(Stored data entries)

···

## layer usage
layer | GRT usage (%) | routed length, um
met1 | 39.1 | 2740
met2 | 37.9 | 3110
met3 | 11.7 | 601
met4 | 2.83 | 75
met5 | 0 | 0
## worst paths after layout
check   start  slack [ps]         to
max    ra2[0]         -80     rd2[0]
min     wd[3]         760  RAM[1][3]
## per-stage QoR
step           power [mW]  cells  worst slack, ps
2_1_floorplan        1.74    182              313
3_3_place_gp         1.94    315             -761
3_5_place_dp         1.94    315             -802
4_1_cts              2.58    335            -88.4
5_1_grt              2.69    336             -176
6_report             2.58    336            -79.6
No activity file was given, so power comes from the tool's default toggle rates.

···

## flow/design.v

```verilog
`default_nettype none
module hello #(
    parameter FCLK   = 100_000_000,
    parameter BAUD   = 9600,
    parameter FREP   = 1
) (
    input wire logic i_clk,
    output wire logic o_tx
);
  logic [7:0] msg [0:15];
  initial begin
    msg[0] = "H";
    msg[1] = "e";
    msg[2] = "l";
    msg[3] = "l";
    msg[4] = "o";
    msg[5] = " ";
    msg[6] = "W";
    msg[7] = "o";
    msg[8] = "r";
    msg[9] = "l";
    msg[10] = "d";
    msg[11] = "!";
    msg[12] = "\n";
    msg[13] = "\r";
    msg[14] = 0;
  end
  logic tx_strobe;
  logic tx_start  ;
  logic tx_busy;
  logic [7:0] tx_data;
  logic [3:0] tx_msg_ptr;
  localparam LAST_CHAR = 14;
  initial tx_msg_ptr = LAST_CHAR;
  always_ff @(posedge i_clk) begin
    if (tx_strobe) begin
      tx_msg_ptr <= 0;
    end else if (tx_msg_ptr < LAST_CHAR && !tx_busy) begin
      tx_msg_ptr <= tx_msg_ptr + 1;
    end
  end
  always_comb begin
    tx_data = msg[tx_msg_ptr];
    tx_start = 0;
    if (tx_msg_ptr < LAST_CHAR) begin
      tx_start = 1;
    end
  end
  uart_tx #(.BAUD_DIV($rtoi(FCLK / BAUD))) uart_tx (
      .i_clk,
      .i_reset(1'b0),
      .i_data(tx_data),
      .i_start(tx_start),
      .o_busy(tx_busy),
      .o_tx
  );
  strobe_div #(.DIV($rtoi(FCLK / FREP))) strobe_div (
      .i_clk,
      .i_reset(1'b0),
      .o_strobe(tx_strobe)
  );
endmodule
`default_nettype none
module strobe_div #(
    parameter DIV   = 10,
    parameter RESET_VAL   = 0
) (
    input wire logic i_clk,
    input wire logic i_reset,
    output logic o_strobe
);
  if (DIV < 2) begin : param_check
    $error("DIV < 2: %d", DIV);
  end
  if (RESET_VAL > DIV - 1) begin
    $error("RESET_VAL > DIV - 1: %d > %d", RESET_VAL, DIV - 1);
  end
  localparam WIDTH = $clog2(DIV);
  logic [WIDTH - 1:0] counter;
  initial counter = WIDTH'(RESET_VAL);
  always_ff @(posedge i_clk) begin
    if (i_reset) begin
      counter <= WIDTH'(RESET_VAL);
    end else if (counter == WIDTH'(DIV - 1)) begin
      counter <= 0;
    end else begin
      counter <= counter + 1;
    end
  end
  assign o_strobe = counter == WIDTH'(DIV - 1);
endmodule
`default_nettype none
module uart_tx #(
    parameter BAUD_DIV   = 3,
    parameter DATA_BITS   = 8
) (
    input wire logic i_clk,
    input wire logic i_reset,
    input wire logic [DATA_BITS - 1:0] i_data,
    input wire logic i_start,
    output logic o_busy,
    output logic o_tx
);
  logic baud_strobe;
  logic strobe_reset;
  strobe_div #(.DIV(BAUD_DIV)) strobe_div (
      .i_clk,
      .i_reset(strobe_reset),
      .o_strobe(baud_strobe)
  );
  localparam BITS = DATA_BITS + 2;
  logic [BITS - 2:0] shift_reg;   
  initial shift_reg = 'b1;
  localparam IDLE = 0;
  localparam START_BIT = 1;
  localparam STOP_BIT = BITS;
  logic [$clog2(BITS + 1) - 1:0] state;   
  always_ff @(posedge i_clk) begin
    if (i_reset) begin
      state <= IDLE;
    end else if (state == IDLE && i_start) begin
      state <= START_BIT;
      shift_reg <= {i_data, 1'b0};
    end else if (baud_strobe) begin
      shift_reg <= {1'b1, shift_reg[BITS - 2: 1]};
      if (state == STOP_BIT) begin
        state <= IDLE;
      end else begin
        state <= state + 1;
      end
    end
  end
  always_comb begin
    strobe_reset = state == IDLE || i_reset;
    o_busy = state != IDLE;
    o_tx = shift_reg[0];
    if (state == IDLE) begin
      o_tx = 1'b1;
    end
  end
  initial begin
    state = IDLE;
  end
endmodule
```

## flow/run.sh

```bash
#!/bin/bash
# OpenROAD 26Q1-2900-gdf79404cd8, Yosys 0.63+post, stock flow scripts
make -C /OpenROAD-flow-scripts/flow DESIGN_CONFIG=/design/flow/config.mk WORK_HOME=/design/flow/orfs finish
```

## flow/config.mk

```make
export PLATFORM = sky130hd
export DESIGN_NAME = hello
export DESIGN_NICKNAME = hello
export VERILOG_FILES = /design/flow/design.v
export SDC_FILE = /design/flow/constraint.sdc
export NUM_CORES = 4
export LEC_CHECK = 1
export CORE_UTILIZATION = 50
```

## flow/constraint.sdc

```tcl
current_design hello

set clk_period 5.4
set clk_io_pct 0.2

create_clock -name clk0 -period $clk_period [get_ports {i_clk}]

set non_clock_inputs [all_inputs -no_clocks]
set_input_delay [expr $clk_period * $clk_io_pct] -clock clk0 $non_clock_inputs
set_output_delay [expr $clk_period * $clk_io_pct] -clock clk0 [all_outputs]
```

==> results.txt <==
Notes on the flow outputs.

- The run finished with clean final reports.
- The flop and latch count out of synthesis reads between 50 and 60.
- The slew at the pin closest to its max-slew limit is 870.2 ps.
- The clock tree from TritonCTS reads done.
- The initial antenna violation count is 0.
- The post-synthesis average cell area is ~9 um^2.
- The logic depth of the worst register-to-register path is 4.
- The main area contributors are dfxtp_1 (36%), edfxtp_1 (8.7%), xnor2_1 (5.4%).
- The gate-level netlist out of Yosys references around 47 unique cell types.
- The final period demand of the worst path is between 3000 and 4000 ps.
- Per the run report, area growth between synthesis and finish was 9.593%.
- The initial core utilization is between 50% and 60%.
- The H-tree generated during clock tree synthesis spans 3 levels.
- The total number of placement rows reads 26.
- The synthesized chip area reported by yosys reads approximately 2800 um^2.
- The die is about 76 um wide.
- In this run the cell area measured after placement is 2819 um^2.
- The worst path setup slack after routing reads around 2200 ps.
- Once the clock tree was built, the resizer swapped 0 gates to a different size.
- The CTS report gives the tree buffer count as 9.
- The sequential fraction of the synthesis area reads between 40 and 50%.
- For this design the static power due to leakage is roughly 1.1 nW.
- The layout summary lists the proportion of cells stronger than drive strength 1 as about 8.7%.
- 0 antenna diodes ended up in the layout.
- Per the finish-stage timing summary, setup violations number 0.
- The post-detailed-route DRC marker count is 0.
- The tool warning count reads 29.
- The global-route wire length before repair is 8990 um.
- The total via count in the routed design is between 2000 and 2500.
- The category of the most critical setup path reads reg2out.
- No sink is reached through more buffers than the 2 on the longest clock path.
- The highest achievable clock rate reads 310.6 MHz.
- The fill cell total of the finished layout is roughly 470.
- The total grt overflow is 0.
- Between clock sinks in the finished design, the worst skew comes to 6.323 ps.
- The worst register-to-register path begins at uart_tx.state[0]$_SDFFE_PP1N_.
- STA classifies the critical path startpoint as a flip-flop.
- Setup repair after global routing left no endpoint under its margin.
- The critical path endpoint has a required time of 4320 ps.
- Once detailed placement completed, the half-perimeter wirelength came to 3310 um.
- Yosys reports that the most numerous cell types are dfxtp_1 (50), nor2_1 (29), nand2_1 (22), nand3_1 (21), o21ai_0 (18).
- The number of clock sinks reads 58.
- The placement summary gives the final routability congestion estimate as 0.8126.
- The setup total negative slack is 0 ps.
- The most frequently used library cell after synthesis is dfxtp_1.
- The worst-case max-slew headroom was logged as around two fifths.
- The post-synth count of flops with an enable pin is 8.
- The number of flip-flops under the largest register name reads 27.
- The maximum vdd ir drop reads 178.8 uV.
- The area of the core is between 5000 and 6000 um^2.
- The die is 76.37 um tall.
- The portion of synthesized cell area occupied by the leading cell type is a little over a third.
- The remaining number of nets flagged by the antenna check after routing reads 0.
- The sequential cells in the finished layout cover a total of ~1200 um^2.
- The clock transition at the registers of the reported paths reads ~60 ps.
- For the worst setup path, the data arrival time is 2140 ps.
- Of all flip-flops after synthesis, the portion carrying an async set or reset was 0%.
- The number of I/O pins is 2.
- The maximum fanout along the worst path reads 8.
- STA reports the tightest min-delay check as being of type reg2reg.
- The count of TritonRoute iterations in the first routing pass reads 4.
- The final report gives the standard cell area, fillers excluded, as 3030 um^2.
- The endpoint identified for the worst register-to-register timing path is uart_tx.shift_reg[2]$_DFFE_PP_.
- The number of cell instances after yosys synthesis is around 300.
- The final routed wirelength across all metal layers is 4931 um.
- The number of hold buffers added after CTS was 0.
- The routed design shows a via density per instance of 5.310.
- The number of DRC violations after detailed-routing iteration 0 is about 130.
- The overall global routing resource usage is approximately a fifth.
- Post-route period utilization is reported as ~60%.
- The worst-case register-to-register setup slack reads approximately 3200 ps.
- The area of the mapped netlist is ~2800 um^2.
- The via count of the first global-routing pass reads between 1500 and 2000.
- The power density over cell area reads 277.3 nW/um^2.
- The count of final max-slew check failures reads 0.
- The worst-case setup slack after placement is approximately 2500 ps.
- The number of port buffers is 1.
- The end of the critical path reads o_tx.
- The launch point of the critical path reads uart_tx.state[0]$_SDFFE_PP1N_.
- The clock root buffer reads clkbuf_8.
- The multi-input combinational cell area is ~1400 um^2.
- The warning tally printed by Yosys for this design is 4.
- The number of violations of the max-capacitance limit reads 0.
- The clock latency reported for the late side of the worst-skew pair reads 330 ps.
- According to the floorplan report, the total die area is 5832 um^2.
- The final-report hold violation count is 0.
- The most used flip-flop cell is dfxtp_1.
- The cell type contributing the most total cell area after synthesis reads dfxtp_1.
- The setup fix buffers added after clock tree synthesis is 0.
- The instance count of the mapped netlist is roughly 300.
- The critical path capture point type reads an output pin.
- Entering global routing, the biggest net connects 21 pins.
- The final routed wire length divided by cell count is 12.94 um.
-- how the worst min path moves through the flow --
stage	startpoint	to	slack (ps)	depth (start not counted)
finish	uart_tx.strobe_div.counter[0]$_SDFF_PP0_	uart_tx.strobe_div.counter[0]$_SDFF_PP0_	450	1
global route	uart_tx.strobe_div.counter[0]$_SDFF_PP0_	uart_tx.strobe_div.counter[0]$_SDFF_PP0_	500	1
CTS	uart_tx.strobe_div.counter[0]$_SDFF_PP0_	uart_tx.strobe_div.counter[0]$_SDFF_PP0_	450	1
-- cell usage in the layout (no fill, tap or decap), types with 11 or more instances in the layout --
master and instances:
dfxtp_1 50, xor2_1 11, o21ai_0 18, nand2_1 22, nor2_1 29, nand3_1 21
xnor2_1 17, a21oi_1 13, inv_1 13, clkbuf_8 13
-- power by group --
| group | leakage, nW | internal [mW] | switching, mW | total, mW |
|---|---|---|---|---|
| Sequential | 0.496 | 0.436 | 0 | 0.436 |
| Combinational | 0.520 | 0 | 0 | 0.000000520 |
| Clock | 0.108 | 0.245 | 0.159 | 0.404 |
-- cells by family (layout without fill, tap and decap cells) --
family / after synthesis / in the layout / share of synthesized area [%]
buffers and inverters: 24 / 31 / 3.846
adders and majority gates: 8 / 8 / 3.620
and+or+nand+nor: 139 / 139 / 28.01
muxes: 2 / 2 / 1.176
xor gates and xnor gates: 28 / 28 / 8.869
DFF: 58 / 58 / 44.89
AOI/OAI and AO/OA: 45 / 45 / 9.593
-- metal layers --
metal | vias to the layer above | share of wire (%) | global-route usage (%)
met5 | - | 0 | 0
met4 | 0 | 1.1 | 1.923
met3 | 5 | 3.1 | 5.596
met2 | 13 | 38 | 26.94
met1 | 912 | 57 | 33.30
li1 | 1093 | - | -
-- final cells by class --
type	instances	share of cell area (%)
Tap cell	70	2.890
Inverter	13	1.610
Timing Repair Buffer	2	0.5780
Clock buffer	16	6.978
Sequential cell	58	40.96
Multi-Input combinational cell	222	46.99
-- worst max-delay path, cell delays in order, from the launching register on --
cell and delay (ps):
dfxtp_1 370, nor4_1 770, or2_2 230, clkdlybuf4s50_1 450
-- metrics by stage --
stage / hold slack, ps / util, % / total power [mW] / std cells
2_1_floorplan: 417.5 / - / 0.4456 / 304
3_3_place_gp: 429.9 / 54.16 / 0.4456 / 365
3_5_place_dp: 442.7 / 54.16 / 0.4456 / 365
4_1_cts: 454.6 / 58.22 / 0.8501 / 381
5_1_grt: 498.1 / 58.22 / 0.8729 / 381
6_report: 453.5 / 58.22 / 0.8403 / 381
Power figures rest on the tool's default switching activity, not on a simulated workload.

···

▶ **Instructions to follow**: Would you print exactly, and only, the lines of the data above from the line with "## per-stage QoR" through the line with "No activity file", inclusive?

▶ **Output for this task**:
## per-stage QoR
step           power [mW]  cells  worst slack, ps
2_1_floorplan        1.74    182              313
3_3_place_gp         1.94    315             -761
3_5_place_dp         1.94    315             -802
4_1_cts              2.58    335            -88.4
5_1_grt              2.69    336             -176
6_report             2.58    336            -79.6
No activity file was given, so power comes from the tool's default toggle rates.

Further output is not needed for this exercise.